THE Supreme Court reaffirmed the decisions made by the Court of Appeals that sided with a private company that terminated an employee for engaging in lewd conversations with coworkers using the office online chatroom during work hours.
Likewise, the High Court said that sending out company information to a personal email address is a clear violation of the company policies, which amount to serious misconduct.
Thus, there is a reasonable ground for the employee’s termination.
According to the 16-page decision, Second Division of the SC had dismissed the certiorari petition filed by a former employee of JP Morgan Chase Bank N.A.-Philippine Global Service Center.
The CA had affirmed his dismissal on 2020 and 2021.
“His own admission of participating and using the company chatroom in uttering indecent words about female colleagues and sending out company information to his personal email address amount to willful transgression of the company’s guidelines on workplace behavior,” the Supreme Court said in a decision penned by Senior Associate Justice Marvic Leonen.

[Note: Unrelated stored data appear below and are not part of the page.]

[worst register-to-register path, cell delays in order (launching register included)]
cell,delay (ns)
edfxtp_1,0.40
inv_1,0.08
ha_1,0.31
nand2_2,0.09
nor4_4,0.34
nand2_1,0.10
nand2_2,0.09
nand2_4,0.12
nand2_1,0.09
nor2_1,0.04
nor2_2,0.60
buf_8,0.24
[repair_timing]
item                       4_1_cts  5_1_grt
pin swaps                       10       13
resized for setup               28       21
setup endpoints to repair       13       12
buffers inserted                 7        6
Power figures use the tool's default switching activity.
<file path="src/rtl/core/ptd_pkg.sv">
// shared types and constants of the periodic task dispatcher
`default_nettype none

package ptd_pkg;

	localparam int unsigned MAX_TASKS_DEFAULT = 16;

	localparam int unsigned OPCODE_W = 3;
	localparam int unsigned INDEX_W  = 4;
	localparam int unsigned FREQ_W   = 16;
	localparam int unsigned TIME_W   = 32;
	localparam int unsigned KIND_W   = 2;
	localparam int unsigned SLOT_W   = 4;

	// period in ms is 1000 / freq_hz, at most 1000
	localparam int unsigned PERIOD_W      = 10;
	localparam int unsigned MS_PER_SECOND = 1000;
	localparam int unsigned DIV_CNT_W     = $clog2(PERIOD_W);

	// at most this many due slots are reported per tick
	localparam int unsigned RES_LIMIT = 16;
	localparam int unsigned RES_CNT_W = $clog2(RES_LIMIT + 1);

	typedef enum logic [OPCODE_W-1:0] {
		OP_TICK     = 3'd0,
		OP_CREATE   = 3'd1,
		OP_START    = 3'd2,
		OP_STOP     = 3'd3,
		OP_SET_FREQ = 3'd4
	} opcode_t;

	typedef enum logic [KIND_W-1:0] {
		KIND_DUE     = 2'd0,
		KIND_CREATED = 2'd1,
		KIND_FULL    = 2'd2
	} kind_t;

	typedef struct packed {
		logic                started;
		logic [PERIOD_W-1:0] period;
		logic [TIME_W-1:0]   last_run;
	} entry_t;

endpackage

`default_nettype wire

</file>
<file path="src/rtl/core/periodic_task_dispatcher.sv">
// periodic task dispatcher: task table in one memory, sequential scan and period divider
//
//   channel | valid     | stall     | payload
//   --------+-----------+-----------+----------------------------------------------
//   request | req_valid | req_stall | opcode, task_index, freq_hz, start_now, now_ms
//   result  | res_valid | res_stall | kind, slot, last
//
// tick: one table entry read per cycle from the single read port, while a stalled result does not hold the scan.
// create and set frequency: the period divider makes one quotient bit a cycle.
// start and stop: read, modify, write back. table full: a full result only, no table write.
// reset clears the task count and control registers, not the table; every entry is written by create before it is read.
// a stalled result holds the scan once a further due slot is found; one more due result waits in a pending register.
`default_nettype none

module periodic_task_dispatcher #(
	parameter int unsigned MAX_TASKS = ptd_pkg::MAX_TASKS_DEFAULT
) (
	input  wire logic                          clk,
	input  wire logic                          arst_n,
	input  wire logic                          req_valid,
	output      logic                          req_stall,
	input  wire logic [ptd_pkg::OPCODE_W-1:0]  opcode,
	input  wire logic [ptd_pkg::INDEX_W-1:0]   task_index,
	input  wire logic [ptd_pkg::FREQ_W-1:0]    freq_hz,
	input  wire logic                          start_now,
	input  wire logic [ptd_pkg::TIME_W-1:0]    now_ms,
	output      logic                          res_valid,
	input  wire logic                          res_stall,
	output      logic [ptd_pkg::KIND_W-1:0]    kind,
	output      logic [ptd_pkg::SLOT_W-1:0]    slot,
	output      logic                          last
);

	import ptd_pkg::*;

	localparam int unsigned IDX_W = (MAX_TASKS > 1) ? $clog2(MAX_TASKS) : 1;
	localparam int unsigned CNT_W = $clog2(MAX_TASKS + 1);
	localparam int unsigned CMP_W = (CNT_W > INDEX_W) ? CNT_W : INDEX_W;

	typedef enum logic [2:0] {
		S_IDLE,
		S_DIV,
		S_CWRITE,
		S_FULL,
		S_MREAD,
		S_MWRITE,
		S_TEVAL,
		S_TFIN
	} state_t;

	state_t state_q, state_n;

	// task table
	entry_t mem [MAX_TASKS];
	entry_t rd_data_q;
	logic   we, re;
	logic [IDX_W-1:0] waddr, raddr;
	entry_t wdata;

	// request registers
	logic [OPCODE_W-1:0] op_q;
	logic [IDX_W-1:0]    idx_q;
	logic [FREQ_W-1:0]   freq_q;
	logic                start_q;
	logic [TIME_W-1:0]   now_q;

	logic [CNT_W-1:0]     count_q;
	logic [IDX_W-1:0]     scan_idx_q;
	logic [RES_CNT_W-1:0] res_n_q;
	logic                 pend_v_q;
	logic [SLOT_W-1:0]    pend_slot_q;

	// period divider: remainder, dividend shifting out while quotient shifts in
	logic [FREQ_W-1:0]    rem_q;
	logic [PERIOD_W-1:0]  div_q;
	logic [DIV_CNT_W-1:0] div_cnt_q;
	logic [FREQ_W:0]      trial;
	logic                 trial_ge;
	logic [PERIOD_W-1:0]  period_n;

	logic                  out_v_q;
	logic [KIND_W-1:0]     kind_q;
	logic [SLOT_W-1:0]     slot_q;
	logic                  last_q;
	logic                  out_free;
	logic                  out_load;
	logic [KIND_W-1:0]     out_kind_n;
	logic [SLOT_W-1:0]     out_slot_n;
	logic                  out_last_n;

	logic accept;
	logic idx_ok;
	logic full;
	logic [TIME_W-1:0] diff;
	logic due, rep, hold, last_slot;

	assign req_stall = (state_q != S_IDLE);
	assign accept    = req_valid && !req_stall;
	assign res_valid = out_v_q;
	assign kind      = kind_q;
	assign slot      = slot_q;
	assign last      = last_q;
	assign out_free  = !out_v_q || !res_stall;

	assign idx_ok = CMP_W'(task_index) < CMP_W'(count_q);
	assign full   = (count_q == CNT_W'(MAX_TASKS));

	assign trial    = {rem_q, div_q[PERIOD_W-1]};
	assign trial_ge = trial >= {1'b0, freq_q};
	assign period_n = (freq_q == '0) ? '0 : div_q;

	assign diff      = now_q - rd_data_q.last_run;
	assign due       = rd_data_q.started && (diff >= TIME_W'(rd_data_q.period));
	assign rep       = res_n_q < RES_CNT_W'(RES_LIMIT);
	assign hold      = due && rep && pend_v_q && !out_free;
	assign last_slot = (CNT_W'(scan_idx_q) + CNT_W'(1)) == count_q;

	always_comb begin
		state_n    = state_q;
		we         = 1'b0;
		waddr      = idx_q;
		wdata      = rd_data_q;
		re         = 1'b0;
		raddr      = scan_idx_q + IDX_W'(1);
		out_load   = 1'b0;
		out_kind_n = KIND_DUE;
		out_slot_n = pend_slot_q;
		out_last_n = 1'b0;
		unique case (state_q)
			S_IDLE: begin
				if (accept) begin
					unique case (opcode)
						OP_TICK: begin
							if (count_q != '0) begin
								re      = 1'b1;
								raddr   = '0;
								state_n = S_TEVAL;
							end
						end
						OP_CREATE: begin
							state_n = full ? S_FULL : S_DIV;
						end
						OP_START, OP_STOP: begin
							if (idx_ok) begin
								re      = 1'b1;
								raddr   = IDX_W'(task_index);
								state_n = S_MWRITE;
							end
						end
						OP_SET_FREQ: begin
							if (idx_ok) begin
								state_n = S_DIV;
							end
						end
						default: begin
						end
					endcase
				end
			end
			S_DIV: begin
				if (div_cnt_q == DIV_CNT_W'(PERIOD_W - 1)) begin
					state_n = (op_q == OP_CREATE) ? S_CWRITE : S_MREAD;
				end
			end
			S_CWRITE: begin
				if (out_free) begin
					we               = 1'b1;
					waddr            = IDX_W'(count_q);
					wdata.started    = start_q;
					wdata.period     = period_n;
					wdata.last_run   = '0;
					out_load         = 1'b1;
					out_kind_n       = KIND_CREATED;
					out_slot_n       = SLOT_W'(count_q);
					out_last_n       = 1'b1;
					state_n          = S_IDLE;
				end
			end
			S_FULL: begin
				if (out_free) begin
					out_load   = 1'b1;
					out_kind_n = KIND_FULL;
					out_slot_n = '0;
					out_last_n = 1'b1;
					state_n    = S_IDLE;
				end
			end
			S_MREAD: begin
				re      = 1'b1;
				raddr   = idx_q;
				state_n = S_MWRITE;
			end
			S_MWRITE: begin
				we = 1'b1;
				case (op_q)
					OP_START:    wdata.started = 1'b1;
					OP_STOP:     wdata.started = 1'b0;
					OP_SET_FREQ: wdata.period  = period_n;
					default: begin
					end
				endcase
				state_n = S_IDLE;
			end
			S_TEVAL: begin
				if (!hold) begin
					if (due) begin
						we             = 1'b1;
						waddr          = scan_idx_q;
						wdata.last_run = now_q;
						// a newer due slot pushes the pending one out, not last
						if (rep && pend_v_q) begin
							out_load = 1'b1;
						end
					end
					if (last_slot) begin
						state_n = S_TFIN;
					end else begin
						re = 1'b1;
					end
				end
			end
			S_TFIN: begin
				if (!pend_v_q) begin
					state_n = S_IDLE;
				end else if (out_free) begin
					out_load   = 1'b1;
					out_last_n = 1'b1;
					state_n    = S_IDLE;
				end
			end
			default: begin
				state_n = S_IDLE;
			end
		endcase
	end

	always_ff @(posedge clk) begin
		if (we) begin
			mem[waddr] <= wdata;
		end
		if (re) begin
			rd_data_q <= mem[raddr];
		end
	end

	always_ff @(posedge clk or negedge arst_n) begin
		if (!arst_n) begin
			state_q     <= S_IDLE;
			count_q     <= '0;
			scan_idx_q  <= '0;
			res_n_q     <= '0;
			pend_v_q    <= 1'b0;
			pend_slot_q <= '0;
			out_v_q     <= 1'b0;
			kind_q      <= '0;
			slot_q      <= '0;
			last_q      <= 1'b0;
			op_q        <= '0;
			idx_q       <= '0;
			freq_q      <= '0;
			start_q     <= 1'b0;
			now_q       <= '0;
			rem_q       <= '0;
			div_q       <= '0;
			div_cnt_q   <= '0;
		end else begin
			state_q <= state_n;

			if (out_load) begin
				out_v_q <= 1'b1;
				kind_q  <= out_kind_n;
				slot_q  <= out_slot_n;
				last_q  <= out_last_n;
			end else if (!res_stall) begin
				out_v_q <= 1'b0;
			end

			unique case (state_q)
				S_IDLE: begin
					if (accept) begin
						op_q       <= opcode;
						idx_q      <= IDX_W'(task_index);
						freq_q     <= freq_hz;
						start_q    <= start_now;
						now_q      <= now_ms;
						scan_idx_q <= '0;
						res_n_q    <= '0;
						pend_v_q   <= 1'b0;
						rem_q      <= '0;
						div_q      <= PERIOD_W'(MS_PER_SECOND);
						div_cnt_q  <= '0;
					end
				end
				S_DIV: begin
					div_q     <= {div_q[PERIOD_W-2:0], trial_ge};
					rem_q     <= trial_ge ? FREQ_W'(trial - {1'b0, freq_q}) : FREQ_W'(trial);
					div_cnt_q <= div_cnt_q + DIV_CNT_W'(1);
				end
				S_CWRITE: begin
					if (out_free) begin
						count_q <= count_q + CNT_W'(1);
					end
				end
				S_TEVAL: begin
					if (!hold) begin
						if (due && rep) begin
							pend_v_q    <= 1'b1;
							pend_slot_q <= SLOT_W'(scan_idx_q);
							res_n_q     <= res_n_q + RES_CNT_W'(1);
						end
						if (!last_slot) begin
							scan_idx_q <= scan_idx_q + IDX_W'(1);
						end
					end
				end
				S_TFIN: begin
					if (out_free) begin
						pend_v_q <= 1'b0;
					end
				end
				default: begin
				end
			endcase
		end
	end

endmodule

`default_nettype wire

</file>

In coming up with the decision the high court had cited Article 297 of the Labor Code which says that an employer may terminate its employee for serious misconduct or “willful disobedience” of policies.
The SC also explained that the misconduct must be serious or “of such grave and aggravated character,” related to the performance of an employee’s duties, and showed that the employee had become unfit to continue working for the employer.